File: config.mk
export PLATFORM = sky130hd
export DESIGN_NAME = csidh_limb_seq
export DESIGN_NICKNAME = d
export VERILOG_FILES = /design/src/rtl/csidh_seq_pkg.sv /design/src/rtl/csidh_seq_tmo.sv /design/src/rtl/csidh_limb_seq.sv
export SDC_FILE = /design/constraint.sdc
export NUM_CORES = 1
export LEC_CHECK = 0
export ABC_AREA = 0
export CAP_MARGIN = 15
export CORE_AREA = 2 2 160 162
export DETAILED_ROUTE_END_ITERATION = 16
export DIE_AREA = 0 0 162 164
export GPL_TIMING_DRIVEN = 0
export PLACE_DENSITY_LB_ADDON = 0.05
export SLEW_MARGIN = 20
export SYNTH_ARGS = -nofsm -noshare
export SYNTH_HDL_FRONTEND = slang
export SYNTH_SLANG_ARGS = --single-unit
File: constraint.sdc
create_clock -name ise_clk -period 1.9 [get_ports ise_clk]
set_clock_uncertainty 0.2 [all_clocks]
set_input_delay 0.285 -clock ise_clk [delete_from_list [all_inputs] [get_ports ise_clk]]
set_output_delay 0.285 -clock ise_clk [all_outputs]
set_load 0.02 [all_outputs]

==

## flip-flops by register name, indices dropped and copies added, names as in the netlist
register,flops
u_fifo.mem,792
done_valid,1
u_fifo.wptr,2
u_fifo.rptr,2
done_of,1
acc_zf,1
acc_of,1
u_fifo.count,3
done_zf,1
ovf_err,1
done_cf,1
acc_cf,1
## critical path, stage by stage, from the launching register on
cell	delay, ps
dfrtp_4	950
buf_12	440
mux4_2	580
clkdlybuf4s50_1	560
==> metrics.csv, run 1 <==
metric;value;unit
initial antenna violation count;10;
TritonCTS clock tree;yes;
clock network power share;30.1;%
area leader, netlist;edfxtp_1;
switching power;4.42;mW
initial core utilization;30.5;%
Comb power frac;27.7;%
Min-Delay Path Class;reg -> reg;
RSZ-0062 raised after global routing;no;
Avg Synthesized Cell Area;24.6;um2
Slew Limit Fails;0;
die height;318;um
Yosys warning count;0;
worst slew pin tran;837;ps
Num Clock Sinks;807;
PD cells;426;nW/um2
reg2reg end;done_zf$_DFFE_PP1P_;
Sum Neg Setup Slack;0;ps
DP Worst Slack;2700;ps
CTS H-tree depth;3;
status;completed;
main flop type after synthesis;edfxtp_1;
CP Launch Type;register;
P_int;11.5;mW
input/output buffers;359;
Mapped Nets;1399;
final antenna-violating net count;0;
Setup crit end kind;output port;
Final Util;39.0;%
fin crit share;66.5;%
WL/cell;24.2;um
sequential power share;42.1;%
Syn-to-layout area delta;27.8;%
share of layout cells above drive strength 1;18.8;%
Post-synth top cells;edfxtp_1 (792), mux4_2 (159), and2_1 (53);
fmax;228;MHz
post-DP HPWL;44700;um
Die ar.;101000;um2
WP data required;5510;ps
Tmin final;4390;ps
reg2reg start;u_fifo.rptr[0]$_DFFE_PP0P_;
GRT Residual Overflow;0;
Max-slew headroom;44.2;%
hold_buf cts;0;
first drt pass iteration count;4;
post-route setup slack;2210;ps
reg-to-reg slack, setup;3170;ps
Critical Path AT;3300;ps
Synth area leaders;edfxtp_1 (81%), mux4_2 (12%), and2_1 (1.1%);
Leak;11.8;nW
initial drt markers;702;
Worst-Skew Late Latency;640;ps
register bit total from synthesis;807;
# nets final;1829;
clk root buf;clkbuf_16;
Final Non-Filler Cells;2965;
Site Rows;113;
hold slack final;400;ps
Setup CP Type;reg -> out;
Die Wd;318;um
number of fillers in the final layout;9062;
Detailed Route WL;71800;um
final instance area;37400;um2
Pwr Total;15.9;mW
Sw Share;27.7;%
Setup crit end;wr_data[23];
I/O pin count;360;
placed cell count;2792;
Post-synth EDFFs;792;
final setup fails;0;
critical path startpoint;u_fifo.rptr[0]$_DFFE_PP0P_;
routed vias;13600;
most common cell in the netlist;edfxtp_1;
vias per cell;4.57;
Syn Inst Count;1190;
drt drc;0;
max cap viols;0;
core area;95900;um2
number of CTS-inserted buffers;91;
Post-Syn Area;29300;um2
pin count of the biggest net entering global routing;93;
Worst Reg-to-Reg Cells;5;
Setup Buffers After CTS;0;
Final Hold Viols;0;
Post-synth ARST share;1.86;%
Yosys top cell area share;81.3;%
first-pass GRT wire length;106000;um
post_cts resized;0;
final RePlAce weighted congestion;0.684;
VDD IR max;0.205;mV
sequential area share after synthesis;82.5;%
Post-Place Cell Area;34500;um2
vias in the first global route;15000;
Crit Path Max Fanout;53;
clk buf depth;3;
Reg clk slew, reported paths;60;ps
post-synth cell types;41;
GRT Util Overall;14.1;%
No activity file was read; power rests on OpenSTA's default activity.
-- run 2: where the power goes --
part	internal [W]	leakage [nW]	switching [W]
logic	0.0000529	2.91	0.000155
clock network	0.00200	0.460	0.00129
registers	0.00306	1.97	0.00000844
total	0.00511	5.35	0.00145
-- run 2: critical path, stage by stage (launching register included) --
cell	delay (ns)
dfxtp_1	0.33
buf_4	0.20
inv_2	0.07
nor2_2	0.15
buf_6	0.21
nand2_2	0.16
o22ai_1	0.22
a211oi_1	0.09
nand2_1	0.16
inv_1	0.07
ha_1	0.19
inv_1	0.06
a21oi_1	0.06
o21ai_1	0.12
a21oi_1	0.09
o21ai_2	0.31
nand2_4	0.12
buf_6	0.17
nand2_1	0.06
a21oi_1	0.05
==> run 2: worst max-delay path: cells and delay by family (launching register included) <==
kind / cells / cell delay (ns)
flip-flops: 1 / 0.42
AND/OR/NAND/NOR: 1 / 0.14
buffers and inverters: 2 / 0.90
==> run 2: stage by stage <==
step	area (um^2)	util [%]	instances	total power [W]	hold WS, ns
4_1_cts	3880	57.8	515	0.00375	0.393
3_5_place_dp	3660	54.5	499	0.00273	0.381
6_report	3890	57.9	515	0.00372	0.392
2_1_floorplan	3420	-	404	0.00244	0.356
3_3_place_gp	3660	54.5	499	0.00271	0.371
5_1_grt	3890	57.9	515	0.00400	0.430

Task instructions
Taking the entries above, print exactly the lines starting at the line with "P_int;11.5;mW" and ending at the line with "initial drt markers;702;", both included.

Completed task
P_int;11.5;mW
input/output buffers;359;
Mapped Nets;1399;
final antenna-violating net count;0;
Setup crit end kind;output port;
Final Util;39.0;%
fin crit share;66.5;%
WL/cell;24.2;um
sequential power share;42.1;%
Syn-to-layout area delta;27.8;%
share of layout cells above drive strength 1;18.8;%
Post-synth top cells;edfxtp_1 (792), mux4_2 (159), and2_1 (53);
fmax;228;MHz
post-DP HPWL;44700;um
Die ar.;101000;um2
WP data required;5510;ps
Tmin final;4390;ps
reg2reg start;u_fifo.rptr[0]$_DFFE_PP0P_;
GRT Residual Overflow;0;
Max-slew headroom;44.2;%
hold_buf cts;0;
first drt pass iteration count;4;
post-route setup slack;2210;ps
reg-to-reg slack, setup;3170;ps
Critical Path AT;3300;ps
Synth area leaders;edfxtp_1 (81%), mux4_2 (12%), and2_1 (1.1%);
Leak;11.8;nW
initial drt markers;702;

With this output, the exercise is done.